* ASSIGNED TASK *
The expected answer is the set of lines in the data below between the line holding "and beat counter" and the line holding "wr_done <= last;", inclusive, written out exactly.

* RECORD EXTRACTS *
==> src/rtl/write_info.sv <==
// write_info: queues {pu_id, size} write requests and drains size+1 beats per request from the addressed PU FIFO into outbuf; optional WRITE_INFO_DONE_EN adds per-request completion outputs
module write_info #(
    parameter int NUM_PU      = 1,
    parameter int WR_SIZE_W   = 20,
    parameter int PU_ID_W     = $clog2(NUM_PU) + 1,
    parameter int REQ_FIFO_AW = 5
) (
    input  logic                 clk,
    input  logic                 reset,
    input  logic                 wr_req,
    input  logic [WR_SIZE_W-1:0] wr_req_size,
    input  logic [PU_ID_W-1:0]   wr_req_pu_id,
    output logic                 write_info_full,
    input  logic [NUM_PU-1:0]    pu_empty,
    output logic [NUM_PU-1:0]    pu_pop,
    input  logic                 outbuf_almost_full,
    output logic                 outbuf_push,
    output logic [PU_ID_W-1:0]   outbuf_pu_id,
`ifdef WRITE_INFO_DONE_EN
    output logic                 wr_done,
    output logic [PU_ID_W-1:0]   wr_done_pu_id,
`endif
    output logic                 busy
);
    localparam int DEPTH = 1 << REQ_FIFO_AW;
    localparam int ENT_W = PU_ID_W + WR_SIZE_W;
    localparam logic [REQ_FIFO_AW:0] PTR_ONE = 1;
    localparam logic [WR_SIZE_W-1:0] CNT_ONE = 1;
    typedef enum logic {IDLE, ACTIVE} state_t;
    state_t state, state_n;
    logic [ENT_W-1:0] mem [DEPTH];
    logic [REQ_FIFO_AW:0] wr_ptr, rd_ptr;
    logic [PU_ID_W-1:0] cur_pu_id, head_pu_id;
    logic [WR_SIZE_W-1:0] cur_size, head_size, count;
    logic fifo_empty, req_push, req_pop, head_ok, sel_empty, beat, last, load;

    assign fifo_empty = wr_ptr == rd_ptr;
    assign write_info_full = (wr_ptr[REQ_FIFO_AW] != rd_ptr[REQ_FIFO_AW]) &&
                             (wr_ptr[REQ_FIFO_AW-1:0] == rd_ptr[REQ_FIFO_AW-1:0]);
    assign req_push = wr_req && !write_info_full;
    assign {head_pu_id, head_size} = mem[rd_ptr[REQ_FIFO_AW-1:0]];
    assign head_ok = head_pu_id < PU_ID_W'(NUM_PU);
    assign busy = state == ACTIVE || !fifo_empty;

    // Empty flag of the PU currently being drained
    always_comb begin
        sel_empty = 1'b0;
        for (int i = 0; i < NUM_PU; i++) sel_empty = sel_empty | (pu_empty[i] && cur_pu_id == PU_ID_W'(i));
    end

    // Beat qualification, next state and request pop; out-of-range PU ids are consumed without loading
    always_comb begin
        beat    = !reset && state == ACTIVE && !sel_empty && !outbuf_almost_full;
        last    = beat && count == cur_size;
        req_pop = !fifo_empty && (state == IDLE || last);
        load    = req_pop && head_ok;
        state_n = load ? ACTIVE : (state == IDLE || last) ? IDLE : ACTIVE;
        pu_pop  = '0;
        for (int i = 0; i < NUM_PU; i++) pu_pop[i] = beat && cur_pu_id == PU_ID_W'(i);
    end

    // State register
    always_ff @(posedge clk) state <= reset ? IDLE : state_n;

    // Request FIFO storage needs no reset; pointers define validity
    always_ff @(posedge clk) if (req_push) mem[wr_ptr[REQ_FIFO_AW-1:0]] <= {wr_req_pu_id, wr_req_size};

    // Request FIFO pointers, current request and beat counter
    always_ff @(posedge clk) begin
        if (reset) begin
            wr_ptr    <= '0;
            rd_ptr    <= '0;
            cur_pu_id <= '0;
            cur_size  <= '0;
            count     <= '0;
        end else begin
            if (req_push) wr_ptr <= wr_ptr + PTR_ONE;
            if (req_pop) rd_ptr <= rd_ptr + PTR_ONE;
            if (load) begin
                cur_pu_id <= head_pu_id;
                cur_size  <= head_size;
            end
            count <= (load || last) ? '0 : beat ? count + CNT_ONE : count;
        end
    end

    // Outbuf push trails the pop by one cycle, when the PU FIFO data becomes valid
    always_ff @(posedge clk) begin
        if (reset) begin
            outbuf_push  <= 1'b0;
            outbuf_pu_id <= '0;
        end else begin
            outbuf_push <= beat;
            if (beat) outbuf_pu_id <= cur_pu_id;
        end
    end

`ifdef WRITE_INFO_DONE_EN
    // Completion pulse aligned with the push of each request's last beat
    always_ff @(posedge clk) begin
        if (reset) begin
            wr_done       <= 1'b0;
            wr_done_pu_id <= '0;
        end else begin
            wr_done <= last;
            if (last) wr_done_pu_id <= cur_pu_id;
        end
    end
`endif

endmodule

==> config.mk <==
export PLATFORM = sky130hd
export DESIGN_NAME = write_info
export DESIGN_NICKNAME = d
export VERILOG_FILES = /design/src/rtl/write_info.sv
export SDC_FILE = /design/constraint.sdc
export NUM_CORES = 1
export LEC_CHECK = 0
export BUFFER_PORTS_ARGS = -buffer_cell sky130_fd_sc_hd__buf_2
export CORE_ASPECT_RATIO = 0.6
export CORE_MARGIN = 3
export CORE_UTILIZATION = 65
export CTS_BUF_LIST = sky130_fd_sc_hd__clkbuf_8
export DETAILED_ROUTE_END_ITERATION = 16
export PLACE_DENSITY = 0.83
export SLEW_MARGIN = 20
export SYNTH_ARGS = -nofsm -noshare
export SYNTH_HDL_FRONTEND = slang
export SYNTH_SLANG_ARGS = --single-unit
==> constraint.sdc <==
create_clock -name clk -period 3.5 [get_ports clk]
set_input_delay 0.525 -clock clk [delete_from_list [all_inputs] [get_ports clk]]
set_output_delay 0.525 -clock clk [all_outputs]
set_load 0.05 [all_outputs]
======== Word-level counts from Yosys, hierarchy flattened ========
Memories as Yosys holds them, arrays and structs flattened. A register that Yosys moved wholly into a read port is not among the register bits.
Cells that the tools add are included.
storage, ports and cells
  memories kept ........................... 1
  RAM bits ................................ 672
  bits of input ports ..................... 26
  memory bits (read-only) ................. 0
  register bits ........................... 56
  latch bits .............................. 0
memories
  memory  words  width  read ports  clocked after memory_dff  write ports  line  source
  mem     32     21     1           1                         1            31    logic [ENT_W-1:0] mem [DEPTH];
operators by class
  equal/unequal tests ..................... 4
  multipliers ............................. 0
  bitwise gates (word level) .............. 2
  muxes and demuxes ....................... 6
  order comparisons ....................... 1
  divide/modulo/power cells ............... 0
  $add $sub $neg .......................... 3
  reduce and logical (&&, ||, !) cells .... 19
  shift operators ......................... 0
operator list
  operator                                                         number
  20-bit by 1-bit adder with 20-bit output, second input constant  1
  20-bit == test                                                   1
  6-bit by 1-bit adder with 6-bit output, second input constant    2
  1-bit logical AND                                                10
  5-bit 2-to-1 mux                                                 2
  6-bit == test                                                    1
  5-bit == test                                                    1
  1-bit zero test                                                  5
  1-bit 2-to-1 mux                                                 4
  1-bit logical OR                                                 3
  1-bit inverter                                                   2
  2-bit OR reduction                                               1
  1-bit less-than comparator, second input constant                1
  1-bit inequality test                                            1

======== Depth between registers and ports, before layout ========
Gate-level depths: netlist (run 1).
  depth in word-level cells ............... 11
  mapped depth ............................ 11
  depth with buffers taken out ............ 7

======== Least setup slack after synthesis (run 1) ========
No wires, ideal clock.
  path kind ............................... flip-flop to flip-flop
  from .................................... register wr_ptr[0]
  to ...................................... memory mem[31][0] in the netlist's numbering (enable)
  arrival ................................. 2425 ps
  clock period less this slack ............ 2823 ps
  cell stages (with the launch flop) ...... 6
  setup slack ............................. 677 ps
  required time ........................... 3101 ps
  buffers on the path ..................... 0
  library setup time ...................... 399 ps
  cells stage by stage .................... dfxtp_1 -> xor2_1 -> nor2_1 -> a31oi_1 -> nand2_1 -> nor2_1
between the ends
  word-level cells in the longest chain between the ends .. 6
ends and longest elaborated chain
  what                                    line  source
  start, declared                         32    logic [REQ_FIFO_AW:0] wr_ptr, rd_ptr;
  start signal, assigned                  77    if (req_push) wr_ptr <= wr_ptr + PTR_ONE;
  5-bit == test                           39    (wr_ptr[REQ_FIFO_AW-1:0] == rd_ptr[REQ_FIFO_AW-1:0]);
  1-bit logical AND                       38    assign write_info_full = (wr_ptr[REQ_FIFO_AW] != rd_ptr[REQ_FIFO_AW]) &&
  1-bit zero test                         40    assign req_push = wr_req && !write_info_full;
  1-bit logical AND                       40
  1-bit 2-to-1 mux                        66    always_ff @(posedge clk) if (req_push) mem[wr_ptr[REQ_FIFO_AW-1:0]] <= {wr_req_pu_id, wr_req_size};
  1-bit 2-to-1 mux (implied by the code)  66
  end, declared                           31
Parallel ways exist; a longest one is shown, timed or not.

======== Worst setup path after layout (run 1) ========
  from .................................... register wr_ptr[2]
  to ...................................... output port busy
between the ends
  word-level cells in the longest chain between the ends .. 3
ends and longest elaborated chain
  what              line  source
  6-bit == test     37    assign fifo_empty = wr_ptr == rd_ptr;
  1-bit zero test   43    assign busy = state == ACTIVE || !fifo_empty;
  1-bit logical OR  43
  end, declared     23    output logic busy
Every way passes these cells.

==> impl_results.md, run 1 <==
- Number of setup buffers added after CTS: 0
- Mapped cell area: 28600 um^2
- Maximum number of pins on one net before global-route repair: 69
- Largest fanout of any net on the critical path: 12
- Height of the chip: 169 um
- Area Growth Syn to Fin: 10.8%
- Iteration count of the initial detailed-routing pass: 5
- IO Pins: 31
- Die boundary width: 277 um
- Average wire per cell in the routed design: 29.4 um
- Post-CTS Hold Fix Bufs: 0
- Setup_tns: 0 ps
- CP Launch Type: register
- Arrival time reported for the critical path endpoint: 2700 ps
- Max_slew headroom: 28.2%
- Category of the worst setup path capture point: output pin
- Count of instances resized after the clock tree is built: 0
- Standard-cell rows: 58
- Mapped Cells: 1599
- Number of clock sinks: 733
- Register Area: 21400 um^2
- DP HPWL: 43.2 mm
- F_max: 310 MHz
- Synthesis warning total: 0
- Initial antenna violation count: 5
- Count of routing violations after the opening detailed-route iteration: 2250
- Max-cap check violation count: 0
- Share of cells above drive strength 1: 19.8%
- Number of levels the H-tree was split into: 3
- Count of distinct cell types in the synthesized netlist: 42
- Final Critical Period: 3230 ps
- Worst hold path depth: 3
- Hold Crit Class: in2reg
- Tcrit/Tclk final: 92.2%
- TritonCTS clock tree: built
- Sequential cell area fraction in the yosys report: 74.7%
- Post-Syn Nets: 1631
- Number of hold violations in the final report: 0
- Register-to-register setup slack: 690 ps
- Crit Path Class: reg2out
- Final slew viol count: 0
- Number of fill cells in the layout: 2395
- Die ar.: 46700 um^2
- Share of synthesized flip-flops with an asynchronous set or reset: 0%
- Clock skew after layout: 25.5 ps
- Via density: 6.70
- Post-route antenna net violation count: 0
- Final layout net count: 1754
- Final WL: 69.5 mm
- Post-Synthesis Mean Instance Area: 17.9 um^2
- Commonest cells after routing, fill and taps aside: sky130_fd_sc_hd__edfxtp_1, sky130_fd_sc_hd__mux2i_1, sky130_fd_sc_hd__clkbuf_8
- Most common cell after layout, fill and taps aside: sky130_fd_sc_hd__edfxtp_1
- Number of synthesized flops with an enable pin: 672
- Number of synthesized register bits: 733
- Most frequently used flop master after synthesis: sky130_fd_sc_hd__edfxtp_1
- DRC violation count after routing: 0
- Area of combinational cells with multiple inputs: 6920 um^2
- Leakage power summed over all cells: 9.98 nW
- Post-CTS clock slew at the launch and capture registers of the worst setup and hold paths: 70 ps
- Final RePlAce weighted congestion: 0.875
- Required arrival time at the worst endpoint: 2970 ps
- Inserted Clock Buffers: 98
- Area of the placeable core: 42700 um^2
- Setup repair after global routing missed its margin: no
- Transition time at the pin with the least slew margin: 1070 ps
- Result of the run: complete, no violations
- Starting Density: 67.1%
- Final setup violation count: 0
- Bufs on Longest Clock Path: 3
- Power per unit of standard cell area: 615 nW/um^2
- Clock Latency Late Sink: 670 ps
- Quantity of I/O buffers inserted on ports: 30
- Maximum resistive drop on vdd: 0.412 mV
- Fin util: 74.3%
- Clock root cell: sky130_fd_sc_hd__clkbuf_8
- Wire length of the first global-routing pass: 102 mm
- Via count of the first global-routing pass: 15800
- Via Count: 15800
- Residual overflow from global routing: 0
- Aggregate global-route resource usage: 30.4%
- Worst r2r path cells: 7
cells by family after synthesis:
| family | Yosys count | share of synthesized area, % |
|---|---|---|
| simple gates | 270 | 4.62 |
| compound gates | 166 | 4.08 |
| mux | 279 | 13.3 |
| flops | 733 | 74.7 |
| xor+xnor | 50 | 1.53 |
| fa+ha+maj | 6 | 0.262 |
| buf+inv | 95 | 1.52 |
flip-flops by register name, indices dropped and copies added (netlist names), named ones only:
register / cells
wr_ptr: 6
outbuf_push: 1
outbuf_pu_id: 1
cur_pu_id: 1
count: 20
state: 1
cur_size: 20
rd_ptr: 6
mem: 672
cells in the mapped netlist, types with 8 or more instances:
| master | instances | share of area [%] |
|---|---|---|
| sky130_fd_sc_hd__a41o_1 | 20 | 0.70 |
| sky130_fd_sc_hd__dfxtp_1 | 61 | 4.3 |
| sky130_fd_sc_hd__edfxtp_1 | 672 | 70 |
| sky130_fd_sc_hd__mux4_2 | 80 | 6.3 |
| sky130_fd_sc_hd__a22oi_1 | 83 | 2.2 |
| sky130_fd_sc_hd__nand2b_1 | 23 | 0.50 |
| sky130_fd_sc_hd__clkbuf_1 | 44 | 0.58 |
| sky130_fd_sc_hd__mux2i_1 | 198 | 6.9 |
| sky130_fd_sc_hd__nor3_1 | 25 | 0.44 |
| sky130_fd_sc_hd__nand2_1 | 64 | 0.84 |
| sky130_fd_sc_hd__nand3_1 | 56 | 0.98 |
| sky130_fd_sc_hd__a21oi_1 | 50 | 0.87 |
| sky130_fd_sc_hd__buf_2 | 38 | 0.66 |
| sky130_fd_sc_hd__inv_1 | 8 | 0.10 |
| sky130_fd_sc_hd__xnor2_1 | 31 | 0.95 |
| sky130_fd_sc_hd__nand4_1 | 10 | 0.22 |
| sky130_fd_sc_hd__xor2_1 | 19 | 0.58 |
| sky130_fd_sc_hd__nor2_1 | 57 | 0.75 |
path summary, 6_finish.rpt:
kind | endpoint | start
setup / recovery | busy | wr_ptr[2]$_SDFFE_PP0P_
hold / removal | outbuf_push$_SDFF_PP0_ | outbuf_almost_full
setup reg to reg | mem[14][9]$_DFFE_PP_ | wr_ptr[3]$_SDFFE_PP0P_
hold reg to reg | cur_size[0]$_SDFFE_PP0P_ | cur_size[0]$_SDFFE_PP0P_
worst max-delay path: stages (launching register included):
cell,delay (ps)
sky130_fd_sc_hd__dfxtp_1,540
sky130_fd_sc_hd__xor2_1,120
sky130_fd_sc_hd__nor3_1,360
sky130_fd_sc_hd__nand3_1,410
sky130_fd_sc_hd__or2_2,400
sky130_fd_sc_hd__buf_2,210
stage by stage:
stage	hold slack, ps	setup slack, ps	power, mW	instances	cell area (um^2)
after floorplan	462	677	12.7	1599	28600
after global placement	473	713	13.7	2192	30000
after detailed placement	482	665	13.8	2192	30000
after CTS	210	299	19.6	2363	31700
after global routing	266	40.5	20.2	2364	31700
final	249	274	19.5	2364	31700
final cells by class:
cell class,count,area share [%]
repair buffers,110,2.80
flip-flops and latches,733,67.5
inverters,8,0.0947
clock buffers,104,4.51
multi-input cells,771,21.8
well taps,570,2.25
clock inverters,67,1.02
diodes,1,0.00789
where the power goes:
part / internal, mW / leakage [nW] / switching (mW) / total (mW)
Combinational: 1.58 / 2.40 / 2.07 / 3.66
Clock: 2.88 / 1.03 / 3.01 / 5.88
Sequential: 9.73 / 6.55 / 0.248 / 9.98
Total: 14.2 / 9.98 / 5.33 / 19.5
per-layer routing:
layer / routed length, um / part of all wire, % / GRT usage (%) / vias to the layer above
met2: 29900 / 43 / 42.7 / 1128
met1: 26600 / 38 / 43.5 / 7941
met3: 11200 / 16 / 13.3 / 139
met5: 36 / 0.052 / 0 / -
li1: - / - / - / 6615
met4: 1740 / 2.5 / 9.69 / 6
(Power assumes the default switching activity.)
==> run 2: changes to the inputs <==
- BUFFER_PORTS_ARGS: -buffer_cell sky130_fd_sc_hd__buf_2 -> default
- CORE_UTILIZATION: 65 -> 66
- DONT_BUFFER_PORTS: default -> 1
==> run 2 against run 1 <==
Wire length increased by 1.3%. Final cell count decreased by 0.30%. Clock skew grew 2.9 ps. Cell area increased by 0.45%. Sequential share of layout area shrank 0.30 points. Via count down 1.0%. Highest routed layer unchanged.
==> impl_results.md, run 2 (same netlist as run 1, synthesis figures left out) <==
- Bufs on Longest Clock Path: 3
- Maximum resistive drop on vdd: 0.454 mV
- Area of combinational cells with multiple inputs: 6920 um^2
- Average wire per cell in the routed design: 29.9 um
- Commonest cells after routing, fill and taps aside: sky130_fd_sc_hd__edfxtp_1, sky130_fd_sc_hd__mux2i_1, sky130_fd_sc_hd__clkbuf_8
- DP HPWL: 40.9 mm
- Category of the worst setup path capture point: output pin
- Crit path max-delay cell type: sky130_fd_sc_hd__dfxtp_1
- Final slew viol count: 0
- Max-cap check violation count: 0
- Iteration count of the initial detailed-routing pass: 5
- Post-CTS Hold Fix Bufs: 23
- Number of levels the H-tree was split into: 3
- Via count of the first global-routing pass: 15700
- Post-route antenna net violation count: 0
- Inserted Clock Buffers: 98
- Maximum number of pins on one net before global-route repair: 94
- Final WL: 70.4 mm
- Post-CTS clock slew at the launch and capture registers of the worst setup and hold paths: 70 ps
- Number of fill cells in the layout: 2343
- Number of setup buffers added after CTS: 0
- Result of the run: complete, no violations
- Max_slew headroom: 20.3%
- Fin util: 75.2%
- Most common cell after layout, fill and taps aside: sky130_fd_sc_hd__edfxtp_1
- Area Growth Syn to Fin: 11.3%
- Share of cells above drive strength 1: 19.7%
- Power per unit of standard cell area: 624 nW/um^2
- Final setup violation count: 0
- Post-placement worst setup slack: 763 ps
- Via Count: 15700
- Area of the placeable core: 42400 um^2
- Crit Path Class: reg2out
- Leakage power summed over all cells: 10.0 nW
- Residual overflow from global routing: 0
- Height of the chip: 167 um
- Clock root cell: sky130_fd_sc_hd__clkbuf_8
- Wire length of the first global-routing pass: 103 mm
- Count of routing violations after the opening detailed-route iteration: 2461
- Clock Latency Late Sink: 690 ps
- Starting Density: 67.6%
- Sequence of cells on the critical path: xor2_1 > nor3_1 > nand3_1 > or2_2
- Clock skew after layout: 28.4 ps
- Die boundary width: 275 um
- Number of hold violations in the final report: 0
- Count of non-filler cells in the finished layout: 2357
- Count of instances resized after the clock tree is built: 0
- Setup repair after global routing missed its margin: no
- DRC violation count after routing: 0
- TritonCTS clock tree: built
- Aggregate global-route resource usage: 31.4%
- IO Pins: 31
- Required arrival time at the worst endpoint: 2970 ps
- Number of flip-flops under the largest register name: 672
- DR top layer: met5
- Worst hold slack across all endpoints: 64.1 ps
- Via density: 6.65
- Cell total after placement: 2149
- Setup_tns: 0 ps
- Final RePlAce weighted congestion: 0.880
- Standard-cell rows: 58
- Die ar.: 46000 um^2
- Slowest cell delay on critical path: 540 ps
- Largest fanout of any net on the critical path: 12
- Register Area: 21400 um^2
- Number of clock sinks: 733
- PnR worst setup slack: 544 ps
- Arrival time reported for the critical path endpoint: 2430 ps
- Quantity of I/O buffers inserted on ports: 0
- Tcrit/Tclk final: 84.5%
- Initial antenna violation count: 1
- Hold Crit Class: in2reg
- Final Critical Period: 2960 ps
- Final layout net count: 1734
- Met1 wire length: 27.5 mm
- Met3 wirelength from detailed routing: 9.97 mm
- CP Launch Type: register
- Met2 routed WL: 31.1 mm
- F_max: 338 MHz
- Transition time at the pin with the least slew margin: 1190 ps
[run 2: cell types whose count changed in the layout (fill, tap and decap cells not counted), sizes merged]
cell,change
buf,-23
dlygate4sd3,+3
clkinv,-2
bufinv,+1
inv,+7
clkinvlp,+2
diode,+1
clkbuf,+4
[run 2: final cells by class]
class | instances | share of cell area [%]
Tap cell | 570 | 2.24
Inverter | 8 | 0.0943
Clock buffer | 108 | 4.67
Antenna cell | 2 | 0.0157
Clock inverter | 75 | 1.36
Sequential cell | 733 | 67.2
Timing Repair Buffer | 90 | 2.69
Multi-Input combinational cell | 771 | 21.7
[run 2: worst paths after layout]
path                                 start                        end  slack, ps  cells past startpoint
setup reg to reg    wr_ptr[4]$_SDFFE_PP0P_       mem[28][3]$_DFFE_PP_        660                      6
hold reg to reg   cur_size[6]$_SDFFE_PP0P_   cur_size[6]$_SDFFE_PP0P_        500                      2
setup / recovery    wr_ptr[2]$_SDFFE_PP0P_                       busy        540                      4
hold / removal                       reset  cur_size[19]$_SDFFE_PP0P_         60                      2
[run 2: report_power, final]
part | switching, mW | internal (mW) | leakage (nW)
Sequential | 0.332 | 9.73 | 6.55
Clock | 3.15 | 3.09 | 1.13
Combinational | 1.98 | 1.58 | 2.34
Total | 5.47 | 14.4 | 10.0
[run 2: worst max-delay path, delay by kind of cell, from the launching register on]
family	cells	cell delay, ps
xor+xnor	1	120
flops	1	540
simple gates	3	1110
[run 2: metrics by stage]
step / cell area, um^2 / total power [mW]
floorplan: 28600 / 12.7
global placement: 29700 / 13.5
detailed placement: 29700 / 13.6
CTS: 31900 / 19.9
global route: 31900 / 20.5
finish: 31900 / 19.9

* RESPONSE *
    // Request FIFO pointers, current request and beat counter
    always_ff @(posedge clk) begin
        if (reset) begin
            wr_ptr    <= '0;
            rd_ptr    <= '0;
            cur_pu_id <= '0;
            cur_size  <= '0;
            count     <= '0;
        end else begin
            if (req_push) wr_ptr <= wr_ptr + PTR_ONE;
            if (req_pop) rd_ptr <= rd_ptr + PTR_ONE;
            if (load) begin
                cur_pu_id <= head_pu_id;
                cur_size  <= head_size;
            end
            count <= (load || last) ? '0 : beat ? count + CNT_ONE : count;
        end
    end

    // Outbuf push trails the pop by one cycle, when the PU FIFO data becomes valid
    always_ff @(posedge clk) begin
        if (reset) begin
            outbuf_push  <= 1'b0;
            outbuf_pu_id <= '0;
        end else begin
            outbuf_push <= beat;
            if (beat) outbuf_pu_id <= cur_pu_id;
        end
    end

`ifdef WRITE_INFO_DONE_EN
    // Completion pulse aligned with the push of each request's last beat
    always_ff @(posedge clk) begin
        if (reset) begin
            wr_done       <= 1'b0;
            wr_done_pu_id <= '0;
        end else begin
            wr_done <= last;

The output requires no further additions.